When using serial or identity columns in PostgreSQL, it's important to understand how the database generates unique numbers as new rows are added.

We want to see how the time to get the next number grows as more rows are inserted.

Analyze the time complexity of inserting rows with a serial or identity column.

CREATE TABLE users (
  id SERIAL PRIMARY KEY,
  name TEXT
);

INSERT INTO users (name) VALUES ('Alice');
INSERT INTO users (name) VALUES ('Bob');
-- More inserts follow

This code creates a table with a serial column that auto-generates unique IDs for each new row.

Each insert operation requests the next number from a sequence.

• Primary operation: Fetching the next sequence value.
• How many times: Once per inserted row.

Getting the next number from a sequence is a simple, direct operation that does not depend on how many rows exist.

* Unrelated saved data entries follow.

## config.mk

```make
export PLATFORM = sky130hd
export DESIGN_NAME = fifo_rd_ctrl
export DESIGN_NICKNAME = d
export VERILOG_FILES = /design/src/rtl/fifo_rd_ctrl.sv
export SDC_FILE = /design/constraint.sdc
export NUM_CORES = 1
export LEC_CHECK = 0
export CELL_PAD_IN_SITES_DETAIL_PLACEMENT = 0
export CELL_PAD_IN_SITES_GLOBAL_PLACEMENT = 1
export CORE_MARGIN = 8
export CORE_UTILIZATION = 43
export DETAILED_ROUTE_END_ITERATION = 6
export DONT_BUFFER_PORTS = 1
export PLACE_DENSITY_LB_ADDON = 0.08
export RECOVER_POWER = 100
export SETUP_SLACK_MARGIN = 0.4
export SLEW_MARGIN = 20
export SYNTH_ARGS = -nofsm -noshare
export SYNTH_HDL_FRONTEND = slang
export SYNTH_SLANG_ARGS = --single-unit
```

## constraint.sdc

```tcl
create_clock -name clk -period 1.5 [get_ports clk]
set_input_delay 0.225 -clock clk [delete_from_list [all_inputs] [get_ports clk]]
set_output_delay 0.225 -clock clk [all_outputs]
set_load 0.01 [all_outputs]
```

Input Size (n)	Approx. Operations
10	10 sequence fetches
100	100 sequence fetches
1000	1000 sequence fetches

Pattern observation: Each insert does one sequence fetch, so the work grows linearly with the number of inserts.

Time Complexity: O(n)

This means the total time grows directly in proportion to the number of rows inserted.

[X] Wrong: "Fetching the next serial number gets slower as the table grows because it has to check all existing rows."

[OK] Correct: The sequence value is stored separately and does not scan the table, so fetching the next number stays fast regardless of table size.

Understanding how sequences work helps you explain database behavior clearly and shows you know how auto-generated keys perform as data grows.

What if we replaced the serial column with a UUID generated on insert? How would the time complexity of generating unique IDs change?